■ EXERCISE MATERIALS ■
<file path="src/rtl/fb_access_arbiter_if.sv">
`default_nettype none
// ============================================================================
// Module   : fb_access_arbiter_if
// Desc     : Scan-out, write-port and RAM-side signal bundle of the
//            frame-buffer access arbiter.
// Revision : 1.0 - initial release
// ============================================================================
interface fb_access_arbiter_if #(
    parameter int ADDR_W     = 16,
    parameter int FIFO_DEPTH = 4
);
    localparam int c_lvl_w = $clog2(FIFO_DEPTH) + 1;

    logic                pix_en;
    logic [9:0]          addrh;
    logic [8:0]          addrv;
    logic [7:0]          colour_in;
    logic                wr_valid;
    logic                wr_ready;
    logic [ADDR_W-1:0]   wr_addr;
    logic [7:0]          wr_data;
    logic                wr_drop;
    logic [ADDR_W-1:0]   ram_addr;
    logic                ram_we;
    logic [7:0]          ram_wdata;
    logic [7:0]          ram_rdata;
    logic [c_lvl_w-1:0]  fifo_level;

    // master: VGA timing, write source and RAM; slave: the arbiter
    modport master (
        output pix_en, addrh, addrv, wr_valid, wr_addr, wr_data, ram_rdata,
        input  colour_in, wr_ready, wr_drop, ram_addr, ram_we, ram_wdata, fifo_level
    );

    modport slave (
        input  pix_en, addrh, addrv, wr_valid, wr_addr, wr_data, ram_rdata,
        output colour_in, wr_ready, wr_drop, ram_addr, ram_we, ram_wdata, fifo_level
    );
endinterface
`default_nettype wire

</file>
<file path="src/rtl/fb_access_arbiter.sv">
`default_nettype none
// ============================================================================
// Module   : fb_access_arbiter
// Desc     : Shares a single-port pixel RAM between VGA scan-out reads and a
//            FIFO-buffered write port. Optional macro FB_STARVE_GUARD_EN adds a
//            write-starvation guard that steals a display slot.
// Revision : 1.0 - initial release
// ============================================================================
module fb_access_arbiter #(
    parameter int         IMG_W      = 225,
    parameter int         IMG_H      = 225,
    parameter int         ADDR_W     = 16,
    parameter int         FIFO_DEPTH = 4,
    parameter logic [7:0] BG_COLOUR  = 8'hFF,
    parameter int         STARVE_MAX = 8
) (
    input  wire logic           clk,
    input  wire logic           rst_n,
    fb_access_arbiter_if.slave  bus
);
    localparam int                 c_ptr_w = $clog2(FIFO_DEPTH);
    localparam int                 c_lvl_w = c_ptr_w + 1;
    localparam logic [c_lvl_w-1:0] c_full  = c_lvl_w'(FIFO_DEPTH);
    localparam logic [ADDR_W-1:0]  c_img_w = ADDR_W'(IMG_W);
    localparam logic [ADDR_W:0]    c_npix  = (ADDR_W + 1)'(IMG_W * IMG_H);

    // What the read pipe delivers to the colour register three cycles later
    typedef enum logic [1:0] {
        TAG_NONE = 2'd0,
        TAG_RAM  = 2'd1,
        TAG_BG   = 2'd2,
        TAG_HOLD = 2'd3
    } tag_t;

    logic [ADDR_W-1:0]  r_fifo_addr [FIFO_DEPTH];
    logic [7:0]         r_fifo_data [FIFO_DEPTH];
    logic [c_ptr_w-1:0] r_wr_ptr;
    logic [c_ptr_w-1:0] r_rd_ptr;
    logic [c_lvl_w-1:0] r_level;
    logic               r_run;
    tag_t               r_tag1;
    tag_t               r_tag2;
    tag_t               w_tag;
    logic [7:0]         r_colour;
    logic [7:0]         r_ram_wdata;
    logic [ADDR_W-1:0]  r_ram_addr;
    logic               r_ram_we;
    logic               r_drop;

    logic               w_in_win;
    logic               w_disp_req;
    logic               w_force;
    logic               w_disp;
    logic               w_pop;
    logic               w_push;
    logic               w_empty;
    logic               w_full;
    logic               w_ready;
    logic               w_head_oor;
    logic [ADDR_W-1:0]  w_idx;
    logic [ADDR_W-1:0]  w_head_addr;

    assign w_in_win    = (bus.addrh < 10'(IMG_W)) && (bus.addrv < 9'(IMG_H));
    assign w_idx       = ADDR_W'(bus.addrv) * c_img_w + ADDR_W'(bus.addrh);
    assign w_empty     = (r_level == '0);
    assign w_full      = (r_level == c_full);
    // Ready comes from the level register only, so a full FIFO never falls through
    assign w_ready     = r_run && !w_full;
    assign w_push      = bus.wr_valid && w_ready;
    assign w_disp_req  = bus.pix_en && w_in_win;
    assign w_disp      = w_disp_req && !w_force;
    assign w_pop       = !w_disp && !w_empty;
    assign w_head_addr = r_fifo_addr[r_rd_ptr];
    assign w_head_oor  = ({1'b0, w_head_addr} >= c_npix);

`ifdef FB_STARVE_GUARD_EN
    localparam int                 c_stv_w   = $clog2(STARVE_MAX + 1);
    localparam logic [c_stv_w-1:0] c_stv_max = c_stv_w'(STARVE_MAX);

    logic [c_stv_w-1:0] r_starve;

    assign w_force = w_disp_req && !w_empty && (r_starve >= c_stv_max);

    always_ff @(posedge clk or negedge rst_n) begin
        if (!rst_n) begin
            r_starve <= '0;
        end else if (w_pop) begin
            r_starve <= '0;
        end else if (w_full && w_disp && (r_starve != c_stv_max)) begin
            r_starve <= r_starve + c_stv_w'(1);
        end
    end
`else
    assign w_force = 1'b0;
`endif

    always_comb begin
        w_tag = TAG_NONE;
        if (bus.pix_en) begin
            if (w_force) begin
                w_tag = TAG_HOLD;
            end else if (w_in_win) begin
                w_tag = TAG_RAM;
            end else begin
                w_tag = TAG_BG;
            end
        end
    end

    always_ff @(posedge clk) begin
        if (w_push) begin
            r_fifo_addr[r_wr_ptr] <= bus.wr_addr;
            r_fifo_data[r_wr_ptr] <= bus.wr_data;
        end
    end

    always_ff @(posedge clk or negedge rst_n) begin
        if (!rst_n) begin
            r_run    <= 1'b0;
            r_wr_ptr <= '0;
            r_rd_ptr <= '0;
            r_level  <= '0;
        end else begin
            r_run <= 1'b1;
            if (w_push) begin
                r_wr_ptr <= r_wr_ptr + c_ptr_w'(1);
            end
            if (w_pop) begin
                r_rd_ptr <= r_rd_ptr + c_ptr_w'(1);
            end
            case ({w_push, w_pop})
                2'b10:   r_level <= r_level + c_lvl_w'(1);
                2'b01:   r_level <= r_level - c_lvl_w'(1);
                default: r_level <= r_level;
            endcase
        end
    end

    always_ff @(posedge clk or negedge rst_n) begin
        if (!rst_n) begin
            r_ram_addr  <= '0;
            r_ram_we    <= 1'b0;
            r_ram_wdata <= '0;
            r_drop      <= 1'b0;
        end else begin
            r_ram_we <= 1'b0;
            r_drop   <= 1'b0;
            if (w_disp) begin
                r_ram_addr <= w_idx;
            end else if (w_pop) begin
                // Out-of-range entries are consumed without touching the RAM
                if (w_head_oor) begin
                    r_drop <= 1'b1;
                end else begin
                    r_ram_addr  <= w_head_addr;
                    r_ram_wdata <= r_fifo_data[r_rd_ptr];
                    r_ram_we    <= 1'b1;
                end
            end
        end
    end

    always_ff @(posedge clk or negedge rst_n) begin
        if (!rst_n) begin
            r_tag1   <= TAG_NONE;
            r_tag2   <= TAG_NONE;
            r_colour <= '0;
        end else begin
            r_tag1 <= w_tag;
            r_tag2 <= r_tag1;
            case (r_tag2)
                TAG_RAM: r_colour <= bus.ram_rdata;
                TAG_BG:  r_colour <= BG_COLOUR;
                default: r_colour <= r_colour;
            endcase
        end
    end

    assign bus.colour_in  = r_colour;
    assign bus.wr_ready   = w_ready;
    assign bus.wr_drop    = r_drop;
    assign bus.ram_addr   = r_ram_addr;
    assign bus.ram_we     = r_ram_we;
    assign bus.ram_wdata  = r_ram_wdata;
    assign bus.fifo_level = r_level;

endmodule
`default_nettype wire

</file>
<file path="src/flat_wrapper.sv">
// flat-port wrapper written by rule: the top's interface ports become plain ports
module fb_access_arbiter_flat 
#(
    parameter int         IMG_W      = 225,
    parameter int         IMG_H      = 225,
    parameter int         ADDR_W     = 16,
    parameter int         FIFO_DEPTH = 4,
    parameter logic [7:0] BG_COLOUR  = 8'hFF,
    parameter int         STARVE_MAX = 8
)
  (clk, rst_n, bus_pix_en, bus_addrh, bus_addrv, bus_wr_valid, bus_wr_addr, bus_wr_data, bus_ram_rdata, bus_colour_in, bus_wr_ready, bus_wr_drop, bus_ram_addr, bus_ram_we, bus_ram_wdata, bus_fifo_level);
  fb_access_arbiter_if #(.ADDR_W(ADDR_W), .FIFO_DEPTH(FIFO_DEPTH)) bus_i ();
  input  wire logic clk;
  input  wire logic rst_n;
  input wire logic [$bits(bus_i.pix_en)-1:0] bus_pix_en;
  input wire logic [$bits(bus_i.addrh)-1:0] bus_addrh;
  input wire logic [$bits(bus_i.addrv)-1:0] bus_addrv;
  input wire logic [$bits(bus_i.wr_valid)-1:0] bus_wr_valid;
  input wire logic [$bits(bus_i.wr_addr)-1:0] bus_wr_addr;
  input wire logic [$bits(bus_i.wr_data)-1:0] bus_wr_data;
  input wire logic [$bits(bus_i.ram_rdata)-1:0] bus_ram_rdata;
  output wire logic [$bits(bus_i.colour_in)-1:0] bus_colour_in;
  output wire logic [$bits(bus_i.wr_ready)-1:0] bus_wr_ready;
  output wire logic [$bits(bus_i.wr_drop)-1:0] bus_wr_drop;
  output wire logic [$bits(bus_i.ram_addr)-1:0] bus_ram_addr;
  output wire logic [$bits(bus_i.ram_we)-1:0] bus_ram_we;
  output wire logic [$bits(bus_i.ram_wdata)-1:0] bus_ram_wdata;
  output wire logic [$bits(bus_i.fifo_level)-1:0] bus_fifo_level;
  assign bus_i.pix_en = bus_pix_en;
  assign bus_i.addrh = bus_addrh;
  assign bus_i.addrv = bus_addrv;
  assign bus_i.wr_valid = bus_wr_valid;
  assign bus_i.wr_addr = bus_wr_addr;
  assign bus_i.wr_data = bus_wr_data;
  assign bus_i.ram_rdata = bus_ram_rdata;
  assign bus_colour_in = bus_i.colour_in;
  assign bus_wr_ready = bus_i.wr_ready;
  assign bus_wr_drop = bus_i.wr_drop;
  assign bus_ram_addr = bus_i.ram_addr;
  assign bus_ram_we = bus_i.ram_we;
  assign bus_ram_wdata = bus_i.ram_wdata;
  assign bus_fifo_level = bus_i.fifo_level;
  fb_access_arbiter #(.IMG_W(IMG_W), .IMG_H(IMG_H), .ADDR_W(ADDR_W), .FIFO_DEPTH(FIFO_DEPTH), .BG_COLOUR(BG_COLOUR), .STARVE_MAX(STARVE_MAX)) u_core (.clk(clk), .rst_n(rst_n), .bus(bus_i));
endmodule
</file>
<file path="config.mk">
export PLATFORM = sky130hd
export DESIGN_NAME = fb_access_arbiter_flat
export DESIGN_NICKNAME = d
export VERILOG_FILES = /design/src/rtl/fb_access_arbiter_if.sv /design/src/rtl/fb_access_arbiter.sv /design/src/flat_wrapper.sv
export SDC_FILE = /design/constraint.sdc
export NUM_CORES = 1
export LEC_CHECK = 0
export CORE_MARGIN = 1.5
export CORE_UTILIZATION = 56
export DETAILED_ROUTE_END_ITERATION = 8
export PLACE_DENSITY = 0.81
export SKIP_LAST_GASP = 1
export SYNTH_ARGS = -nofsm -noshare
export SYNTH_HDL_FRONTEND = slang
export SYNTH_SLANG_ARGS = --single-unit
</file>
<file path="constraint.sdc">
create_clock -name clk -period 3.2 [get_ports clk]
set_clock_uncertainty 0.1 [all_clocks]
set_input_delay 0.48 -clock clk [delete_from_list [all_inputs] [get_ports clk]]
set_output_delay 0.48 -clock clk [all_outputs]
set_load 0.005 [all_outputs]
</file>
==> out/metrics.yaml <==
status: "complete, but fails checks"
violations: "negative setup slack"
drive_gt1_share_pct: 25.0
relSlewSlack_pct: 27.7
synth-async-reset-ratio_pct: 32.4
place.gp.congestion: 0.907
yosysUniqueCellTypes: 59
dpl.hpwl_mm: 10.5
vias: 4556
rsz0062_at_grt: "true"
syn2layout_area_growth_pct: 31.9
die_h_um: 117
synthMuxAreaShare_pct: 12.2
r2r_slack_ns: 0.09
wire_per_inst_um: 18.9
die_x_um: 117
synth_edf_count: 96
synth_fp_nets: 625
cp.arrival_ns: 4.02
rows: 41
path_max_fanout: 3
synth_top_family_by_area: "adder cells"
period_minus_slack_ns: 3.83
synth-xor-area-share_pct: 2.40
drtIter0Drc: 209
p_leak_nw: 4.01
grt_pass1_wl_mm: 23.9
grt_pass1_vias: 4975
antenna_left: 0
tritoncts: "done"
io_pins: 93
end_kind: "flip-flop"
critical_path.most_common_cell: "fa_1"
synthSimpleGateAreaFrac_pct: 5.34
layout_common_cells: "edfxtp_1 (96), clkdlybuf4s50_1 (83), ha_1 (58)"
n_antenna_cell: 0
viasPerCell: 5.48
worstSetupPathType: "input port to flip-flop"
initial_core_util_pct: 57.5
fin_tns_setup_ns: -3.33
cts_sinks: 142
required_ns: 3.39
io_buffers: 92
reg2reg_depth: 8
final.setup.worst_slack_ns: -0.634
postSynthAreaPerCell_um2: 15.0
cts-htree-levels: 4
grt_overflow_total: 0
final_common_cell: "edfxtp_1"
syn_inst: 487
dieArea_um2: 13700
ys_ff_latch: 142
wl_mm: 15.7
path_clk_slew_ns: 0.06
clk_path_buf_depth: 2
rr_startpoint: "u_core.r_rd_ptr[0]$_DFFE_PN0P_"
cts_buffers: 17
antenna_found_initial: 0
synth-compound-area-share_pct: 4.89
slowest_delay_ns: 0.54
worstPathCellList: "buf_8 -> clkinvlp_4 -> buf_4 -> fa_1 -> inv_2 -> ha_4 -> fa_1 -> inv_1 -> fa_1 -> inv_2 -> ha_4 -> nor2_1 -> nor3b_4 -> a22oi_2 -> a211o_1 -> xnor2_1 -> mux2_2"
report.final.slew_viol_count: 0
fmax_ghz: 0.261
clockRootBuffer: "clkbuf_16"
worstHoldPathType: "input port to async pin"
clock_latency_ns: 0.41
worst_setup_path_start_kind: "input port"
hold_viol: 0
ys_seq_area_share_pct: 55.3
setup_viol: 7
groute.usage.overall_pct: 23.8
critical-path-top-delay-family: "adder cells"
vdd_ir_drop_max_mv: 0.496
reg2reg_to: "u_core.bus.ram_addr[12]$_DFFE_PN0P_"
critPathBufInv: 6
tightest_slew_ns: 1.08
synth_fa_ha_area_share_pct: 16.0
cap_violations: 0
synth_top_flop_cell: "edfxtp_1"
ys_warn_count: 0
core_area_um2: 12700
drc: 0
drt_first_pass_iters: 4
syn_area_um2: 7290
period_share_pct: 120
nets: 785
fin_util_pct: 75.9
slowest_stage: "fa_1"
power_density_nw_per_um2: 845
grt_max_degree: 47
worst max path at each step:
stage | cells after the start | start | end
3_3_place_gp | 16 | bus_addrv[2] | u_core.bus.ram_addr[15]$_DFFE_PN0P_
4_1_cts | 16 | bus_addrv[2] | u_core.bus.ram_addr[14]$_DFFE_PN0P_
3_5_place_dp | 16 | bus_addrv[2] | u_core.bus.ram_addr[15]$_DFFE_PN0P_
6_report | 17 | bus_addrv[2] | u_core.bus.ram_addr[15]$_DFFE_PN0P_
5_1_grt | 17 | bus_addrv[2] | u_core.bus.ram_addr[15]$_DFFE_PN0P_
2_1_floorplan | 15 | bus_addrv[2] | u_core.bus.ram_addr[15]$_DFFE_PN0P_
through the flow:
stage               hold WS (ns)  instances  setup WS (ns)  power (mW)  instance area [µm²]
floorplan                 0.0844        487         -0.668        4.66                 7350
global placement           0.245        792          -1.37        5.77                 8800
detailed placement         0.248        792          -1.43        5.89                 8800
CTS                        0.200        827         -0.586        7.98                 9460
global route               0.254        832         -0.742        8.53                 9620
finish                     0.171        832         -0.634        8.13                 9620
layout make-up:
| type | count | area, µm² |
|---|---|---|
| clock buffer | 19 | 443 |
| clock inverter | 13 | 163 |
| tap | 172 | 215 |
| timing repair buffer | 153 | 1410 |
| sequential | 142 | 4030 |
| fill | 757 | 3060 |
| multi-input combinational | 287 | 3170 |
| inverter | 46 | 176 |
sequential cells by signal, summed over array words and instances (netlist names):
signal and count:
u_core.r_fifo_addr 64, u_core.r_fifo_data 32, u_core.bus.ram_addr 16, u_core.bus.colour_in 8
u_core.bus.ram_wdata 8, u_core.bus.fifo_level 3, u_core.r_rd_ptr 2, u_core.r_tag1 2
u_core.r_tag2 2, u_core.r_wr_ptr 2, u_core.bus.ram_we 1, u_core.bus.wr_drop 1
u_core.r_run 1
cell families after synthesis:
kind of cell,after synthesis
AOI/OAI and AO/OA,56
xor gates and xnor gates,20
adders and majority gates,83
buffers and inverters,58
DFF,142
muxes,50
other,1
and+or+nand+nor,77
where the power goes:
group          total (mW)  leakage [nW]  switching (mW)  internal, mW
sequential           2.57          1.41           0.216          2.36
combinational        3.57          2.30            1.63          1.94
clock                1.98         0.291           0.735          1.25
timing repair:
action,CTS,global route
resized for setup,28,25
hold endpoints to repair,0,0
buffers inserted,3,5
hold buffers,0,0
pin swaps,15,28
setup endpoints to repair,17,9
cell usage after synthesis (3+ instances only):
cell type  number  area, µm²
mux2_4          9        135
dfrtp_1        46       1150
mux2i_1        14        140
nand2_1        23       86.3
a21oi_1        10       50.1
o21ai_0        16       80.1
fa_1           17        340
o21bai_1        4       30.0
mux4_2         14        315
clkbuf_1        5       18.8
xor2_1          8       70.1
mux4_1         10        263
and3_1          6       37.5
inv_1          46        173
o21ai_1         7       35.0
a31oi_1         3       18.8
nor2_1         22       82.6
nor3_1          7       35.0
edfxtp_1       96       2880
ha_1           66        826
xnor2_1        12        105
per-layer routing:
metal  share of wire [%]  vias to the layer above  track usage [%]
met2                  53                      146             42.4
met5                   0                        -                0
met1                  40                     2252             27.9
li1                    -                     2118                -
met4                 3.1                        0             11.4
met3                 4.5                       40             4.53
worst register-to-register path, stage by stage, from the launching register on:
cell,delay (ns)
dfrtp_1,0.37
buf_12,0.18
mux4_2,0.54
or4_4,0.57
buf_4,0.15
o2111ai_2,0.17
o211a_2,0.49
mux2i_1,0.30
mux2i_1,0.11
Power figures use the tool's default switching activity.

■ WHAT TO DO ■
Copy each line of the data that contains the word "timing".

■ YOUR RESPONSE ■
    // master: VGA timing, write source and RAM; slave: the arbiter
| timing repair buffer | 153 | 1410 |
timing repair:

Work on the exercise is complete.